Brief:
Lines in which "stage" appears should be pulled from the data below.

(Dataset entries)
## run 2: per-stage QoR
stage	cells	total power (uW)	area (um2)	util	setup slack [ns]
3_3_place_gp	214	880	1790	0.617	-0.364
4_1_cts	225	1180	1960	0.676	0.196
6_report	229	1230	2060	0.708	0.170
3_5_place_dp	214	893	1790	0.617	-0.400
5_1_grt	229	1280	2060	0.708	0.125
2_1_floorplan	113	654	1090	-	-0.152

Response to this exercise:
## run 2: per-stage QoR
stage	cells	total power (uW)	area (um2)	util	setup slack [ns]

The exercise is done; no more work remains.